EUS-FNAによる偶発症として、痛み、発熱、出血、感染症などがありますが、重篤な偶発症の報告は極めて少ないです。EUS-FNA生検による膵がんの正診率は86〜91%ですが、偽陰性(膵がんであるが生検で膵がん細胞を認めない)偽陽性(膵がんではないのに生検で膵がんと診断される)も稀ですが存在します。
図1 EUS-FNAによる腫瘍生検
膵臓に腫瘤は認めないけれども、膵管の狭窄や拡張を認めることがあり、このような微細な画像診断が膵がんの早期発見に繋がることがあります。このような患者さんには、内視鏡的逆行性膵管造影(ERCP)により膵液を採取してその細胞診を行います(図2)。
さらに、その診断率をあげるために、膵管内にチューブを留置して複数回膵液細胞診を行うserial pancreatic juice aspiration cytologic examination (SPACE)を行うこともあります。偶発症として急性膵炎の発症があり、入院を必要とする検査です。
図2 ERCPによる膵液細胞診
Q1膵がんの診断に生検は必要ですか。
CTやMRIで膵がんと診断しても、腫瘤を形成する膵炎であることがあり、治療方法が全く違います。また、膵がんに対して薬物治療を行う場合、その薬物が本当に有効かを確認するために、病理学的な生検が必要です。
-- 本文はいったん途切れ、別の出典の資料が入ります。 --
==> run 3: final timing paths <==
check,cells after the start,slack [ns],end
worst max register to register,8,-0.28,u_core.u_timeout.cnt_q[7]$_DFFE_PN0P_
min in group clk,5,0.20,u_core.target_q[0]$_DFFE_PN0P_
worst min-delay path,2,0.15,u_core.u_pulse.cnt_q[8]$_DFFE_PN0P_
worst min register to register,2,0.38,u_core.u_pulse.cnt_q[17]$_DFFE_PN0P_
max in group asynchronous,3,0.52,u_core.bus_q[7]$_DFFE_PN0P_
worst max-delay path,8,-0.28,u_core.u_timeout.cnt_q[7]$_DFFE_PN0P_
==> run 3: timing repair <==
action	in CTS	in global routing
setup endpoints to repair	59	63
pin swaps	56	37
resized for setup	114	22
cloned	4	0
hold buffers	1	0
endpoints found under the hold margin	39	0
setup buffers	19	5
`src/rtl/if_fetch_stage_pkg.sv`:
```
// Shared definitions for the instruction-fetch stage: datapath width, reset
// defaults and the fetch FSM encoding.
package if_fetch_stage_pkg;
   localparam int XLEN = 32;
   localparam logic [XLEN-1:0] RESET_PC_DEF  = 32'h0000_0000;
   localparam logic [XLEN-1:0] NOP_INSTR_DEF = 32'h0000_0013; // addi x0,x0,0

   typedef enum logic [1:0] {
      FETCH = 2'd0,
      WAIT  = 2'd1,
      HOLD  = 2'd2
   } fetch_state_t;
endpackage

```
`src/rtl/if_fetch_stage_id_reg.sv`:
```
// IF/ID pipeline register: load a fetched instruction, insert a bubble, or hold.
module if_id_reg
   import if_fetch_stage_pkg::*;
#(
   parameter logic [XLEN-1:0] NOP_INSTR = NOP_INSTR_DEF
)(
   input  logic            clk,
   input  logic            rst,
   input  logic            load,
   input  logic            bubble,
   input  logic [XLEN-1:0] load_pc,
   input  logic [XLEN-1:0] load_instr,
   output logic [XLEN-1:0] pc_id,
   output logic [XLEN-1:0] instr_id,
   output logic            valid_id
);

   // load and bubble are never both high; neither means hold.
   always_ff @(posedge clk or posedge rst) begin
      if (rst) begin
         pc_id    <= '0;
         instr_id <= NOP_INSTR;
         valid_id <= 1'b0;
      end else if (load) begin
         pc_id    <= load_pc;
         instr_id <= load_instr;
         valid_id <= 1'b1;
      end else if (bubble) begin
         pc_id    <= '0;
         instr_id <= NOP_INSTR;
         valid_id <= 1'b0;
      end
   end

endmodule

```
`src/rtl/if_fetch_stage.sv`:
```
// Instruction-fetch stage: owns the PC, runs a single-outstanding imem
// handshake and feeds the IF/ID register with stall/bubble/redirect handling.
module if_fetch_stage
   import if_fetch_stage_pkg::*;
#(
   parameter logic [XLEN-1:0] RESET_PC  = RESET_PC_DEF,
   parameter logic [XLEN-1:0] NOP_INSTR = NOP_INSTR_DEF
)(
   input  logic            clk,
   input  logic            rst,
   input  logic            stall_if,
   input  logic            redirect,
   input  logic [XLEN-1:0] redirect_pc,
   output logic            imem_req,
   output logic [XLEN-1:0] imem_addr,
   input  logic            imem_gnt,
   input  logic            imem_rvalid,
   input  logic [XLEN-1:0] imem_rdata,
   output logic [XLEN-1:0] pc_id,
   output logic [XLEN-1:0] instr_id,
   output logic            valid_id,
   output fetch_state_t    state_dbg
);

   // Handshake: a request is accepted on a cycle with imem_req & imem_gnt; the
   // address is sampled only then. Exactly one imem_rvalid follows, at least one
   // cycle later, and no new request is raised until it has been consumed.

   fetch_state_t    state, state_next;
   logic            kill, kill_next;
   logic [XLEN-1:0] pc, pc_next;
   logic [XLEN-1:0] hold_buf;
   logic            hold_capture;
   logic            deliver_wait, deliver_hold, load, bubble;
   logic [XLEN-1:0] load_instr;

   always_ff @(posedge clk or posedge rst) begin
      if (rst) begin
         state <= FETCH;
         kill  <= 1'b0;
         pc    <= RESET_PC;
      end else begin
         state <= state_next;
         kill  <= kill_next;
         pc    <= pc_next;
      end
   end

   always_ff @(posedge clk or posedge rst) begin
      if (rst)
         hold_buf <= '0;
      else if (hold_capture)
         hold_buf <= imem_rdata;
   end

   always_comb begin
      state_next   = state;
      kill_next    = kill;
      hold_capture = 1'b0;
      case (state)
         FETCH: begin
            // A grant coinciding with a redirect fetched the old PC: mark it stale.
            if (imem_gnt) begin
               state_next = WAIT;
               kill_next  = redirect;
            end
         end
         WAIT: begin
            if (imem_rvalid) begin
               kill_next = 1'b0;
               if (!redirect && !kill && stall_if) begin
                  state_next   = HOLD;
                  hold_capture = 1'b1;
               end else begin
                  state_next = FETCH;
               end
            end else if (redirect) begin
               kill_next = 1'b1;
            end
         end
         HOLD: begin
            if (redirect || !stall_if)
               state_next = FETCH;
         end
         default: begin
            state_next = FETCH;
            kill_next  = 1'b0;
         end
      endcase

      if (redirect)
         pc_next = redirect_pc;
      else if (load)
         pc_next = pc + XLEN'(4);
      else
         pc_next = pc;
   end

   always_comb begin
      imem_req     = (state == FETCH) && !rst;
      deliver_wait = (state == WAIT) && imem_rvalid && !kill && !redirect && !stall_if;
      deliver_hold = (state == HOLD) && !redirect && !stall_if;
      load         = deliver_wait || deliver_hold;
      load_instr   = deliver_hold ? hold_buf : imem_rdata;
      // Without a new instruction, an unstalled ID must not see the old one twice.
      bubble       = redirect || (!load && !stall_if);
   end

   assign imem_addr = pc;
   assign state_dbg = state;

   if_id_reg #(
      .NOP_INSTR (NOP_INSTR)
   ) u_if_id_reg (
      .clk        (clk),
      .rst        (rst),
      .load       (load),
      .bubble     (bubble),
      .load_pc    (pc),
      .load_instr (load_instr),
      .pc_id      (pc_id),
      .instr_id   (instr_id),
      .valid_id   (valid_id)
   );

endmodule

```
`config.mk`:
```
export PLATFORM = sky130hd
export DESIGN_NAME = if_fetch_stage
export DESIGN_NICKNAME = d
export VERILOG_FILES = /design/src/rtl/if_fetch_stage_pkg.sv /design/src/rtl/if_fetch_stage_id_reg.sv /design/src/rtl/if_fetch_stage.sv
export SDC_FILE = /design/constraint.sdc
export NUM_CORES = 1
export LEC_CHECK = 0
export ABC_AREA = 0
export CAP_MARGIN = 20
export CORE_MARGIN = 3
export CORE_UTILIZATION = 47
export DETAILED_ROUTE_END_ITERATION = 7
export HOLD_SLACK_MARGIN = 0.03
export PLACE_DENSITY = 0.87
export SYNTH_ARGS = -nofsm -noshare
export SYNTH_HDL_FRONTEND = slang
export SYNTH_SLANG_ARGS = --single-unit
```
`constraint.sdc`:
```
create_clock -name clk -period 6.5 [get_ports clk]
set_input_delay 1.625 -clock clk [delete_from_list [all_inputs] [get_ports clk]]
set_output_delay 1.625 -clock clk [all_outputs]
set_load 0.02 [all_outputs]
```
; ---- Yosys cells after proc, flatten, opt, wreduce, memory -nomap -nowiden
; Cells that the tools add are included.
[word_totals]
reg_bits = 132
inputBits = 70
word_cells = 59
[classes]
add_sub_neg = 1
eq_ne = 6
mux = 21
n_bitwise = 1
n_reduce_logical = 23
[ops]
columns = operator, count
row1 = $mux 32, 7
row2 = $add 32x3->32 const B, 1
row3 = $logic_and 1x1->1, 10
row4 = $mux 1, 8
row5 = $mux 2, 4
row6 = $ne 2x2->1 const B, 3
row7 = $pmux 2 s3, 1
row8 = $reduce_and 3->1, 2
row9 = $logic_not 1->1, 5
row10 = $reduce_bool 2->1, 2
row11 = $logic_or 1x1->1, 3
row12 = $ne 3x3->1 const B, 1
row13 = $pmux 1 s3, 1
row14 = $eq 2x1->1 const B, 1
row15 = $eq 2x2->1 const B, 1
row16 = $logic_not 2->1, 1
row17 = $not 1->1, 1

; ---- Longest topological paths before layout
; Gate-level depths: netlist of run 1.
[logic_depth]
word_depth = 11
mapped_depth = 7

; ---- By module
; A second synthesis of run 1 with hierarchy kept.
[hier_totals]
hier_cells = 548
hier_area_um2 = 6447.4
[modules_own_cells]
columns = mod, instances, cells_per_inst, area_per_inst_um2
row1 = if_fetch_stage, 1, 326, 3602.2
row2 = if_id_reg, 1, 222, 2845.2

; ---- Least setup slack after synthesis of run 1
; OpenSTA, ideal clock, no wires.
[synth_timing]
path_kind = input to output
start = input rst
end = output imem_req
arrival_time_ns = 2.080
required_ns = 4.875
path_slack_ns = 2.795
cell_stages = 1
path_cell_list = nor3_1
[synth_between]
elab_chain_len = 2
[synth_rtl]
columns = item, line
row1 = start: declaration, if_fetch_stage.sv:10  ; input logic rst,
row2 = $logic_not 1->1 (no line), n/a
row3 = $logic_and 1x1->1, if_fetch_stage.sv:100  ; imem_req = (state == FETCH) && !rst;
row4 = end: declaration, if_fetch_stage.sv:14  ; output logic imem_req,
; No other way between the ends.

; ---- Worst setup path after layout of run 1
; Ends and elaborated chain as after synthesis.

==> impl_metrics.toml, run 1 <==
[cts]
cts.sinks = 132
clkTransAtPathRegs_ns = 0.06
postCtsSetupBuffers = 0
cts_buffers = 17
ctsHoldBuffers = 0
cts_root_buf = "clkbuf_16"
clk_latency_ns = 0.41
cts_resized = 0
cts_tree = "done"
htree_levels = 4
cts_max_path_buffers = 2

[timing]
finalMaxSlewViolations = 0
worst_slack_ns = 1.99
finalSetupTns_ns = 0
finalSetupViolations = 0
final-hold-violation-count = 0
worstMarginPinSlew_ns = 0.990
max-slew-margin-rel_pct = 34.0
clock-skew-final_ns = 0.00497
period_needed_ns = 4.51
fin_crit_sh_pct = 69.4
fmax_ghz = 0.222
rsz0062_at_grt = "no"

[power_and_ir_drop]
power_frac_seq_pct = 43.9
p_switching_mw = 0.576
clock_power_share_pct = 41.5
leakagePower_nw = 3.64
pwr-share-comb_pct = 14.7
cellPowerDensity_nw_per_um2 = 285
swShare_pct = 24.9
intPower_mw = 1.74
ir_worst_vdd_v = 0.000215
power.total_mw = 2.32

[status]
status = "finished clean"

[die]
die_w_um = 116
rows = 39
core_um2 = 11600
die_h_um = 116
die-area_um2 = 13500
pin_count = 170
initial_utilization_pct = 49.1

[setup_path]
required_ns = 4.88
startpoint_type = "primary input"
worstReg2RegEnd = "imem_addr[31]$_DFFE_PP0P_"
crit_start = "rst"
crit_fanout = 2
rrSetupSlack_ns = 4.11
crit_path_end = "imem_req"
worst_ep_arrival_time_ns = 2.89
critPathKind = "primary input to output port"
worst_r2r_startpoint = "imem_addr[9]$_DFFE_PP0P_"
setup.worst_path.end_class = "output port"
r2r_cells = 5

[global_routing]
grt_overflow = 0
grt_max_degree = 82
antenna_found_initial = 0
grt_pass1_wl_um = 25500
grtUsageTotal_pct = 24.1
grt_pass1_vias = 4999

[yosys]
synth_fp_nets = 561
synth_ff_type = "dfrtp_1"
synth_edf_count = 0
syn-cell-area_um2 = 5700
synth_seq_cells = 132
async_flop_share_pct = 100
synth-seq-area-share_pct = 58.0
synthCells = 490
yosys_warnings = 0
synth_cell_types = 59
synth_area_per_cell_um2 = 11.6

[layout]
drive_gt1_share_pct = 13.7
fin_cells = 808
fin_area_um2 = 8130
fin_nets = 723
area_growth_pct = 42.6
antenna_cells = 0

[place]
portBuffers = 169
pre_cts_ws_ns = 1.98
placed_area_um2 = 7520
gp_congestion = 0.852
placedCellCount = 776
place_hpwl_um = 10700

[drt]
first_pass_iters = 8
finalWirelength_um = 15900
initialDrtViolationCount = 492
drc = 0
wire_per_inst_um = 19.7
via_per_inst = 6.02
drtAntennaViolNets = 0
num_vias = 4863

[min_path]
min_path_type = "flip-flop to flip-flop"

[run]
cap_viol_max_count = 0
Yosys cell counts (2+ instances only):
cell type  count  area [um^2]
nor4_1         2         12.5
o311ai_0      11         96.3
mux2_2        35          394
and3_1         3         18.8
nor2_1        11         41.3
xnor2_1        2         17.5
a211o_1        2         17.5
nand2b_1       2         12.5
or3_1          6         37.5
mux2i_1        4         40.0
or4_1          3         22.5
nor3_1         7         35.0
and4_1         4         35.0
nand4b_1       2         17.5
a222oi_1      29          290
a21oi_1        6         30.0
nand2_1       47          176
o211ai_1      15          113
and2_1         2         12.5
buf_1          4         15.0
o21ai_0        9         45.0
nand4_1        6         37.5
inv_1         36          135
dfstp_2        3         78.8
clkbuf_1      27          101
nand3_1       19         95.1
o31ai_1        2         15.0
dfrtp_1      129         3230
nor2b_1        4         25.0
a22o_1        29          254
metrics by stage:
stage | utilization (%) | hold WS [ns]
2_1_floorplan | - | 0.470
3_3_place_gp | 64.8 | 0.472
3_5_place_dp | 64.8 | 0.479
4_1_cts | 70.0 | 0.491
5_1_grt | 70.0 | 0.499
6_report | 70.0 | 0.489
registers in the layout (all words and copies together), names as in the netlist:
name	flops
u_if_id_reg.pc_id	32
u_if_id_reg.instr_id	32
state_dbg	2
imem_addr	32
u_if_id_reg.valid_id	1
kill	1
hold_buf	32
final cells by class:
cell class | count | area [um^2]
Sequential cell | 132 | 3310
Fill cell | 803 | 3480
Tap cell | 143 | 179
Clock inverter | 8 | 96.3
Multi-Input combinational cell | 289 | 2160
Clock buffer | 24 | 512
Inverter | 36 | 138
Timing Repair Buffer | 176 | 1740
critical path, cell delays in order:
cell	delay, ns
clkdlybuf4s50_1	0.47
nor3_1	0.16
clkdlybuf4s50_1	0.63
per-layer routing:
layer	vias to the layer above	track usage (%)	share of wire [%]
li1	2174	-	-
met1	2375	29.1	39
met2	284	40.2	49
met3	30	8.19	9.9
met4	0	8.97	2.0
met5	-	0	0
cell families (layout without fill, tap and decap cells):
kind of cell	after synthesis	after routing	share of synthesized area, %
compound gates	116	116	17.0
xor+xnor	3	3	0.461
fa+ha+maj	1	1	0.219
buf+inv	69	244	4.63
flops	132	132	58.0
mux	39	39	7.62
simple gates	130	130	12.1
how the worst min path moves through the flow:
| stage | to | start | depth (start not counted) |
|---|---|---|---|
| after floorplan | u_if_id_reg.instr_id[10]$_DFFE_PP0P_ | hold_buf[10]$_DFFE_PP0P_ | 2 |
| after global placement | u_if_id_reg.instr_id[29]$_DFFE_PP0P_ | u_if_id_reg.instr_id[29]$_DFFE_PP0P_ | 2 |
| after detailed placement | u_if_id_reg.pc_id[21]$_DFFE_PP0P_ | u_if_id_reg.pc_id[21]$_DFFE_PP0P_ | 2 |
| after CTS | u_if_id_reg.pc_id[21]$_DFFE_PP0P_ | u_if_id_reg.pc_id[21]$_DFFE_PP0P_ | 2 |
| after global routing | u_if_id_reg.valid_id$_DFFE_PP0P_ | u_if_id_reg.valid_id$_DFFE_PP0P_ | 2 |
| final | u_if_id_reg.instr_id[29]$_DFFE_PP0P_ | u_if_id_reg.instr_id[29]$_DFFE_PP0P_ | 2 |
cells in the final DEF, fill, tap and decap left out, types with 2 or more instances in the layout:
master,n
mux2i_1,4
o21ai_0,9
clkbuf_8,6
nand4b_1,2
a22o_1,29
mux2_2,35
nor3_1,5
and2_1,2
and3_1,3
nor4_1,2
bufinv_16,2
nand3_1,19
a222oi_1,29
inv_1,35
buf_4,7
o211ai_1,15
o311ai_0,11
or3_1,6
clkinv_2,4
nand4_1,6
nor3_2,2
nor2_1,11
a21oi_1,6
clkbuf_16,17
a211o_1,2
xnor2_1,2
o31ai_1,2
or4_1,3
dfstp_2,3
nor2b_1,3
and4_1,4
clkdlybuf4s50_1,168
nand2_1,47
dfrtp_1,129
nand2b_1,2
power groups by stage:
stage,combinational (mW),clock (mW),sequential (mW)
detailed placement,0.341,0,1.03
finish,0.340,0.960,1.02
floorplan,0.156,0,1.04
global route,0.369,1.01,1.03
global placement,0.328,0,1.02
CTS,0.343,0.974,1.01
No activity file was read; power rests on OpenSTA's default activity.
==> run 2, diff against run 1 <==
Settings changed: CORE_UTILIZATION 47 to 43, PLACE_DENSITY 0.87 to 0.84.
Clock period 6.5 ns to 4.1 ns, I/O delays scaled along.
==> run 2 against run 1 <==
- clock-buffer cell count rose by 3
- hold slack lost 0.0029 ns
- sequential power up 58%
- non-clock buffer count is 3 higher
- worst setup slack worse by 1.2 ns
- global-route usage decreased by 1.8 points
- final cell count grew 4.0%
- wire length increased by 0.47%
- largest power group unchanged
- clock power grew 49%
- register-to-register slack worse by 2.4 ns
- highest routed layer unchanged
- critical path depth unchanged
- first-iteration DRC count is 8.3% lower
==> impl_metrics.toml, run 2 (synthesis gave the netlist of run 1 again) <==
[setup_path]
crit_cells = 3
startpoint_type = "primary input"
critPathKind = "primary input to output port"
crit_family = "buffers and inverters"
worst_ep_arrival_time_ns = 2.30
path_cells = "clkdlybuf4s50_1 > nor3_1 > clkdlybuf4s50_1"
crit_buf_inv = 2
worstReg2RegEnd = "imem_addr[27]$_DFFE_PP0P_"
cp_slowest_cell = "clkdlybuf4s50_1"
r2r_cells = 5
crit_top_cell = "clkdlybuf4s50_1"
crit_fanout = 2
setup.worst_path.end_class = "output port"
critPathMaxStageDelay_ns = 0.66
worst_r2r_startpoint = "imem_addr[9]$_DFFE_PP0P_"
rrSetupSlack_ns = 1.69
required_ns = 3.07

[drt]
wire_per_inst_um = 19.0
met1_length_um = 6470
finalWirelength_um = 16000
drc = 0
highest_layer = "met4"
drtAntennaViolNets = 0
num_vias = 4928
initialDrtViolationCount = 451
first_pass_iters = 7
wl_met3_um = 1480
met2WireLength_um = 7710
via_per_inst = 5.87

[die]
initial_utilization_pct = 44.6
die_w_um = 121
die_h_um = 121
core_um2 = 12800
rows = 41
pin_count = 170
die-area_um2 = 14700

[place]
place_hpwl_um = 10800
pre_cts_ws_ns = 0.750
gp_congestion = 0.838
portBuffers = 169

[global_routing]
grt_max_degree = 69
grt_pass1_wl_um = 25700
antenna_found_initial = 0
grtUsageTotal_pct = 22.2
grt_pass1_vias = 4891
grt_overflow = 0

[layout]
layout.area.seq_um2 = 3310
n_fill_cell = 982
area_growth_pct = 42.9
drive_gt1_share_pct = 12.9
multi_input_area_um2 = 2160
layout_commonest_cell = "clkdlybuf4s50_1"
fin_nets = 726
antenna_cells = 0
mostFrequentLayoutCells = "168 x clkdlybuf4s50_1, 129 x dfrtp_1, 47 x nand2_1"

[timing]
fin_crit_sh_pct = 81.1
finalSetupViolations = 0
rsz0062_at_grt = "no"
finalSetupTns_ns = 0
max-slew-margin-rel_pct = 49.8
final-hold-violation-count = 0
worstMarginPinSlew_ns = 0.753
worst_slack_ns = 0.774
clock-skew-final_ns = 0.0104
fmax_ghz = 0.301
finalMaxSlewViolations = 0
period_needed_ns = 3.33

[cts]
clkTransAtPathRegs_ns = 0.05
cts_resized = 0
postCtsSetupBuffers = 0
cts.sinks = 132
cts_root_buf = "clkbuf_16"
cts_buffers = 17
ctsHoldBuffers = 0
cts_tree = "done"
cts_max_path_buffers = 2
clk_latency_ns = 0.42
htree_levels = 4

[status]
status = "finished clean"

[power_and_ir_drop]
cellPowerDensity_nw_per_um2 = 440
leakagePower_nw = 3.62
pwr-share-comb_pct = 15.2
p_switching_mw = 0.905
swShare_pct = 25.2
clock_power_share_pct = 39.9
power_frac_seq_pct = 44.9
ir_worst_vdd_v = 0.000322
intPower_mw = 2.68
power.total_mw = 3.59

[run]
cap_viol_max_count = 0

[min_path]
holdCritStartpoint = "u_if_id_reg.pc_id[19]$_DFFE_PP0P_"
min_path_type = "flip-flop to flip-flop"
holdPathEnd = "u_if_id_reg.pc_id[19]$_DFFE_PP0P_"
worstHoldPathCells = 2
run 2: cell count changes in the layout (fill, tap and decap cells not counted), sizes merged:
cell / before / now
buf: 8 / 11
inv: 36 / 35
clkinv: 5 / 2
clkbuf: 24 / 27
clkinvlp: 1 / 2
run 2: worst min-delay path: cells and delay by family, from the launching register on:
kind | cells | cell delay (ns)
compound gates | 1 | 0.06
simple gates | 1 | 0.05
flops | 1 | 0.34
run 2: metrics by stage:
step                      cell area [um^2]  hold slack (ns)  std cells  util, %
after floorplan                       5700            0.470        490        -
after global placement                7590            0.466        808     59.4
after detailed placement              7590            0.468        808     59.4
after CTS                             8140            0.488        840     63.8
after global routing                  8140            0.505        840     63.8
final                                 8140            0.486        840     63.8
run 2: power groups by stage:
stage          combinational, mW  clock (mW)  sequential, mW
2_1_floorplan              0.247           0            1.65
6_report                   0.544        1.43            1.61
4_1_cts                    0.550        1.47            1.61
3_5_place_dp               0.546           0            1.63
3_3_place_gp               0.525           0            1.61
5_1_grt                    0.588        1.52            1.63
run 2: worst max path at each step:
stage / from / to / slack [ns]
finish: rst / imem_req / 0.77
global route: rst / imem_req / 0.71
CTS: rst / imem_req / 0.75
detailed placement: rst / imem_req / 0.75
global placement: rst / imem_req / 0.74
floorplan: rst / hold_buf[0]$_DFFE_PP0P_ / 1.44
run 2: per-layer routing:
metal  track usage, %  vias up
li1                 -     2181
met1             28.2     2484
met2             35.3      238
met3             8.44       25
met4             7.14        0
met5                0        -
run 2: area by class of cell:
class                   count  share of cell area, %
flip-flops and latches    132                   40.6
multi-input cells         289                   26.5
repair buffers            179                   21.8
clock buffers              27                   5.81
well taps                 172                   2.64
inverters                  36                   1.71
clock inverters             5                  0.953
==> RTL edit 1: new RTL, config.mk and constraints of run 1 <==
`XLEN`: 32 -> 48.
--- a/src/rtl/if_fetch_stage_pkg.sv
+++ b/src/rtl/if_fetch_stage_pkg.sv
@@ -1,7 +1,7 @@
 // Shared definitions for the instruction-fetch stage: datapath width, reset
 // defaults and the fetch FSM encoding.
 package if_fetch_stage_pkg;
-   localparam int XLEN = 32;
+   localparam int XLEN = 48;
    localparam logic [XLEN-1:0] RESET_PC_DEF  = 32'h0000_0000;
    localparam logic [XLEN-1:0] NOP_INSTR_DEF = 32'h0000_0013; // addi x0,x0,0
 
Interface: changed (5 resized); port bits go from 170 to 250. No check against the original RTL was run, so the function may have changed too.
==> RTL edit 1 against run 1 <==
  * Wire length up 56%
  * Design area rose by 48%
  * Final cell count up 54%
  * Largest power group unchanged
  * Critical path depth unchanged
  * Sequential cell count rose by 64
  * Fmax down 0.17%
  * Die area is 50% higher
  * Area after synthesis increased by 53%
  * Power is 35% higher
  * First-iteration DRC count increased by 15%
  * Critical endpoint unchanged
  * Worst setup slack worse by 7.8 ps
  * Non-clock buffer count is 81 higher
==> RTL edit 1: results (changes against run 1) <==
status: "completed"
r2r_slack_ps: 3530  # -580 ps
first_global_vias: 7236  # +45%
fillers: 1367  # +70%
fin_util_pct: 66.5  # -3.5 points
place.gp.congestion: 0.873  # +2.5%
grt_max_degree: 197  # +140%
synthMuxAreaShare_pct: 13.0  # +5.3 points
drtPass1Iterations: 5  # -3
syn_nets: 882  # +57%
post-place-cells: 1214  # +56%
yosysUniqueCellTypes: 51  # -14%
synth_commonest_cells: "dfrtp_1, nand2_1, o21ai_0, mux2i_1, mux2_2"
p_leak_nw: 4.88  # +34%
yosys.area_share.adder_pct: 0.143  # -0.076 points
placed_area_sq_mm: 0.0114  # +52%
synth_xor_area_share_pct: 2.51  # +2.0 points
synth.top_cells.by_area: "dfrtp_1, mux2_2, mux2i_1"
period_share_pct: 69.6  # +0.12 points
finalWirelength_um: 24700  # +56%
grt_usage_pct: 24.7  # +0.57 points
grt_first_pass_wirelength_um: 39400  # +55%
hpwlAfterDp_um: 17000  # +59%
peakVddDrop_uv: 175  # -18%
antenna_found_initial: 1  # +1
slew_headroom_pct: 27.8  # -6.2 points
fin_worst_skew_ps: 14.2  # +9.27 ps
nNetsFinal: 1107  # +53%
drt-initial-drc-count: 564  # +15%
place_ws_ps: 1970  # -1.29 ps
drive_gt1_share_pct: 10.3  # -3.4 points
hp-start: "u_if_id_reg.pc_id[31]"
Q2膵液細胞診でがんがでなかったら、経過観察でよいですか。
早期の膵がんの場合、特に上皮内がん(Stage 0)では、がん細胞が少なく、ERCPにより採取した膵液でがん細胞を認めないこともあります。しかし、膵管の狭窄や拡張を認めた場合、早期の膵がんを危惧し、細胞診でがん細胞を認めなくても手術を考慮することが重要です。